Die ukrainischen Streitkräfte haben die Reichweite ihrer Präzisionsschläge erneut drastisch erweitert. Am 27. Juli sowie in der Nacht zum 28. Juli wurden entscheidende Nachschublager tief im russischen Hinterland und in den besetzten Gebieten erfolgreich zerstört.
Die Bilanz der Präzisionsschläge:
- Schlag gegen die Treibstoffreserve: Treffer und Großbrand auf dem hochgesicherten Areal der Rosreserw-Anlage „Prioritet“ im Dorf Borok (Republik Udmurtien) – mehr als 1.300 km von der ukrainischen Grenze entfernt.
- Zerstörung auf der Krim: Im Bezirk Itschki (besetzte Krim) wurden ein Zentrallager für Militärausrüstung sowie ein großes Treibstoffdepot vernichtet.
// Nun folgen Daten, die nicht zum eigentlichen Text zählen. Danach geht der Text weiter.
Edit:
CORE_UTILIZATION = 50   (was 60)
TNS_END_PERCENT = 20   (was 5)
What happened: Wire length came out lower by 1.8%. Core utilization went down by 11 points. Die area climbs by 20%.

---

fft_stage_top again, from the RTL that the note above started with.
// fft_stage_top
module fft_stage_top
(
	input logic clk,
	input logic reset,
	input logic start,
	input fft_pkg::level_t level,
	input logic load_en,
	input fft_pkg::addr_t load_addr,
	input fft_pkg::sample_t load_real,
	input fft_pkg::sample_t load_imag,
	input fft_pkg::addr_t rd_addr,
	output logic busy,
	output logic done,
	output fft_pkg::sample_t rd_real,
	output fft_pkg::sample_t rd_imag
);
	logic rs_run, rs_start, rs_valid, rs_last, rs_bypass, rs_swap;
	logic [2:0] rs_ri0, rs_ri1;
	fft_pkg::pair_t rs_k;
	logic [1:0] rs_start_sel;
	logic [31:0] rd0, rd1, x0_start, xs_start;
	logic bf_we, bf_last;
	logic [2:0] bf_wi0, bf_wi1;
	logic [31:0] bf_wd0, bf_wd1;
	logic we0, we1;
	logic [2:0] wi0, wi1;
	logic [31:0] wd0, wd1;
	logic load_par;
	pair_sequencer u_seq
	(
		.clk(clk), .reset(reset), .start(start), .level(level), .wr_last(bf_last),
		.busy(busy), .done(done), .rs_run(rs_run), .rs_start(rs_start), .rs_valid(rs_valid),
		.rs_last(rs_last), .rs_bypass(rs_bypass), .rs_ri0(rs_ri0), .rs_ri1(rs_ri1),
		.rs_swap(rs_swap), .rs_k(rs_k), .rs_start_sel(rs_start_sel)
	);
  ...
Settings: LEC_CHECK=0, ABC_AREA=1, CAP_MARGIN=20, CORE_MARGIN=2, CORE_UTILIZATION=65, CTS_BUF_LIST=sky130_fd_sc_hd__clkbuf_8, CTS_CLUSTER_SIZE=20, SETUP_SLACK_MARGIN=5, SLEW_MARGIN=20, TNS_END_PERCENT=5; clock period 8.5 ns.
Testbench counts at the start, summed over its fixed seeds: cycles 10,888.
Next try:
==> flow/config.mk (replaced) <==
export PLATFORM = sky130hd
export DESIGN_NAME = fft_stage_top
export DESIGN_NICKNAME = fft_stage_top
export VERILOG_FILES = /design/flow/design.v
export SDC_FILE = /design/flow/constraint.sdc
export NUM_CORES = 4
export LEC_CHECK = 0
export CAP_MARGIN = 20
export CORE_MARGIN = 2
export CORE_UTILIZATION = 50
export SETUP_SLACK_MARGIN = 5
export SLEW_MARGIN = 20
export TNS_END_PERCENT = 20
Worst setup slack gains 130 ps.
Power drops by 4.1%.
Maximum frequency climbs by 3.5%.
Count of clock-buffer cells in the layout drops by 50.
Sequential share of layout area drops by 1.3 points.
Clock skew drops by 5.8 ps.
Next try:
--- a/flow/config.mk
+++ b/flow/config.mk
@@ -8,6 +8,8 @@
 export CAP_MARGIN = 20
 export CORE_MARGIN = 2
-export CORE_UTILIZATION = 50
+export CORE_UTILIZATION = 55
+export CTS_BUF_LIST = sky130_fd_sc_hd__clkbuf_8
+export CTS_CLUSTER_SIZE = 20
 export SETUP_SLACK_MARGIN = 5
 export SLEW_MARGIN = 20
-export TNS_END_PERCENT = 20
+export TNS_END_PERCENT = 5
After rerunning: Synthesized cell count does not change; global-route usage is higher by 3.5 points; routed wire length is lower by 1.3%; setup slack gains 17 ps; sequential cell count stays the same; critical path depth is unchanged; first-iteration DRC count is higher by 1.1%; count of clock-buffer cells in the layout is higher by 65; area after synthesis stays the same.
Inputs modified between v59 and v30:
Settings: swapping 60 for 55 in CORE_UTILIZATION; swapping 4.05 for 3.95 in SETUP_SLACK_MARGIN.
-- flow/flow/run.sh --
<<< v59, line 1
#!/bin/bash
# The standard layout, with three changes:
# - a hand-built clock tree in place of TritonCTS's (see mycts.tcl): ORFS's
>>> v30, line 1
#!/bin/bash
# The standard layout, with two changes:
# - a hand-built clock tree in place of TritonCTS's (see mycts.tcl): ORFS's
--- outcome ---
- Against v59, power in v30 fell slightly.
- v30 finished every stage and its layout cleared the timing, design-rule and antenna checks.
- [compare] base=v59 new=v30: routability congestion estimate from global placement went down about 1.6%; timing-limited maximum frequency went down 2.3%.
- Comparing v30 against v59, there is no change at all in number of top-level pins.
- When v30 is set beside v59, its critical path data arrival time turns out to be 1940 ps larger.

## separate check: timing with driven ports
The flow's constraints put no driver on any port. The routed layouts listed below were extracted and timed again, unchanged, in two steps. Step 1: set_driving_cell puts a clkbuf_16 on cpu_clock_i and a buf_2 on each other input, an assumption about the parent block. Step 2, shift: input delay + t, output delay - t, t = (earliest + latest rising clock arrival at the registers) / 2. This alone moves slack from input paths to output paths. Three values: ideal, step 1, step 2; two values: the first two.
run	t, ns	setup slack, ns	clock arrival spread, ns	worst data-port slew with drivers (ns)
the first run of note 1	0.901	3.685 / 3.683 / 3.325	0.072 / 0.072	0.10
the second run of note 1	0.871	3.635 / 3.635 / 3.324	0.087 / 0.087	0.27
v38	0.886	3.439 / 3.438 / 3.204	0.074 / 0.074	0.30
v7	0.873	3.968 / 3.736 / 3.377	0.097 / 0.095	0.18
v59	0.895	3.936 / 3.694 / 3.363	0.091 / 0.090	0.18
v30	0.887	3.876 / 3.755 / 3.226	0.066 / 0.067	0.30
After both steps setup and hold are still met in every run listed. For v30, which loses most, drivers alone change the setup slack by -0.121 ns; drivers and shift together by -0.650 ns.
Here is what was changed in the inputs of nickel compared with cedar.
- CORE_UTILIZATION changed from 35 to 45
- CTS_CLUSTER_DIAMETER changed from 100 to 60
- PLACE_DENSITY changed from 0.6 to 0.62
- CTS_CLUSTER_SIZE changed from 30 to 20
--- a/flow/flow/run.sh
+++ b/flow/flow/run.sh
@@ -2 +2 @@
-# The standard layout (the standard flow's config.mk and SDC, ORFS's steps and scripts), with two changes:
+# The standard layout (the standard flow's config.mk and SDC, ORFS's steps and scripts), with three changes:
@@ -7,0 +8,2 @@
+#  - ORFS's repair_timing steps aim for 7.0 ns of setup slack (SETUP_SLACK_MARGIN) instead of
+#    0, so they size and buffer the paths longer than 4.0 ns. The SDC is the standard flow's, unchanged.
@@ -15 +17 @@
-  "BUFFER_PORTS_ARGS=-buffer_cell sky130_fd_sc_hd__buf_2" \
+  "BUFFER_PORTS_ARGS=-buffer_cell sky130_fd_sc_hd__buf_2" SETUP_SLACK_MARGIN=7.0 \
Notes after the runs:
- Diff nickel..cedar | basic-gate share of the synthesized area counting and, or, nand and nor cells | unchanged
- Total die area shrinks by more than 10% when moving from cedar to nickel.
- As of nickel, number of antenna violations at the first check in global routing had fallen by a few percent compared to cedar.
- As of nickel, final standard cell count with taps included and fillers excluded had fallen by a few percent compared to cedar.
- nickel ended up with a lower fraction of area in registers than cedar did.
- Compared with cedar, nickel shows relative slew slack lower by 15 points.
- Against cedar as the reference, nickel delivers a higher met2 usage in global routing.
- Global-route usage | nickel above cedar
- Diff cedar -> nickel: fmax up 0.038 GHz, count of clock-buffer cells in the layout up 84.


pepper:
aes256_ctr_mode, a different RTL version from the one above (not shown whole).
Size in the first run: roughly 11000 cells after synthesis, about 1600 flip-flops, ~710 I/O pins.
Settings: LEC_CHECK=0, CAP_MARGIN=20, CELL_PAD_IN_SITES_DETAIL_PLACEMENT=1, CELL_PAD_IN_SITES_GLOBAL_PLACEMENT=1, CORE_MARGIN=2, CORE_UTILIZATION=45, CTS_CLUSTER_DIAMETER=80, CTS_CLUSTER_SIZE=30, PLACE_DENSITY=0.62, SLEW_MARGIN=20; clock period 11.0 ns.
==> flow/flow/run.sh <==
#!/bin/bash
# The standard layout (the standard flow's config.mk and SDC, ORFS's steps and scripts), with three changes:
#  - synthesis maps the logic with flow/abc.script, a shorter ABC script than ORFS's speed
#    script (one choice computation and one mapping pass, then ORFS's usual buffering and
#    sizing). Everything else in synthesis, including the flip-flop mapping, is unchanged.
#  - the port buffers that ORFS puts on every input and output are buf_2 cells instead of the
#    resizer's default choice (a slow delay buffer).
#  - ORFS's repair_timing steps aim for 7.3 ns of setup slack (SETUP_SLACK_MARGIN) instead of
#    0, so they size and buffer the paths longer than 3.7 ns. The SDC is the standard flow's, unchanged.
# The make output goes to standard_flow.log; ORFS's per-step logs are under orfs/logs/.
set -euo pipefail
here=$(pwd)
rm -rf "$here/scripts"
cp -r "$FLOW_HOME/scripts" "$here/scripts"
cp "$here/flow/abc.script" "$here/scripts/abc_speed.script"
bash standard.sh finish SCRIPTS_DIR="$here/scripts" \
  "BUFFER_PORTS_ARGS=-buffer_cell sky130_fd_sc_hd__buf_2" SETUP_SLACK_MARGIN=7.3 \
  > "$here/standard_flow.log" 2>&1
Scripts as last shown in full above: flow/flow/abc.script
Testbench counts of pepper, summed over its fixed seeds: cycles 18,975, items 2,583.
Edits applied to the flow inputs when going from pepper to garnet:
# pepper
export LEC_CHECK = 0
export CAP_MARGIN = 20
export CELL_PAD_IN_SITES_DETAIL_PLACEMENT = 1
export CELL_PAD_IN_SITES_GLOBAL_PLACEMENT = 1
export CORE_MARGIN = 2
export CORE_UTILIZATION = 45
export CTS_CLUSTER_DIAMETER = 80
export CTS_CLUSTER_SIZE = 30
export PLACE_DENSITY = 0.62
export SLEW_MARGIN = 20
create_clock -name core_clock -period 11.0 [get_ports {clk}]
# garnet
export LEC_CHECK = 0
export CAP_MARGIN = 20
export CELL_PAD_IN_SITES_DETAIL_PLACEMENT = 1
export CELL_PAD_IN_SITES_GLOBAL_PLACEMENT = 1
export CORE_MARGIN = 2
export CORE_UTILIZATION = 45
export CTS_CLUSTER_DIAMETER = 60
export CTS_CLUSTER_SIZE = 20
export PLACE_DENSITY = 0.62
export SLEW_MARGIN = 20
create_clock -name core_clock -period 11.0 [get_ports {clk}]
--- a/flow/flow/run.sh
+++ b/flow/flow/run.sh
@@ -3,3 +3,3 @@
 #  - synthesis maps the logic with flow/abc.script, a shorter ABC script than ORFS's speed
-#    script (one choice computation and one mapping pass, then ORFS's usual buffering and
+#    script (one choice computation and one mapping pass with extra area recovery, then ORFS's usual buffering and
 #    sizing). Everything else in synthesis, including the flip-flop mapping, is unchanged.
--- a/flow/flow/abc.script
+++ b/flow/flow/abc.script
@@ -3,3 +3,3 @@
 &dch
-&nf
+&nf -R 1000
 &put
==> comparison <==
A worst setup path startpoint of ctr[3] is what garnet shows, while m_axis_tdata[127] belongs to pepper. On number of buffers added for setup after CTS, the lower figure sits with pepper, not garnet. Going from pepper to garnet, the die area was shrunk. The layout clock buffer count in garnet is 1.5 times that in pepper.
- Drohnenlager eliminiert: In Tscherwonopopiwka (besetztes Gebiet Luhansk) wurde ein zentrales Lager für russische Militärdrohnen neutralisiert.
Während strategische Treibstoffreserven im tiefen Hinterland brennen, verschärft sich die Versorgungskrise auf der Krim drastisch. Die Angst vor einem dunklen Winter löst eine beispiellose Auswanderungswelle der Zivilbevölkerung aufs Festland aus.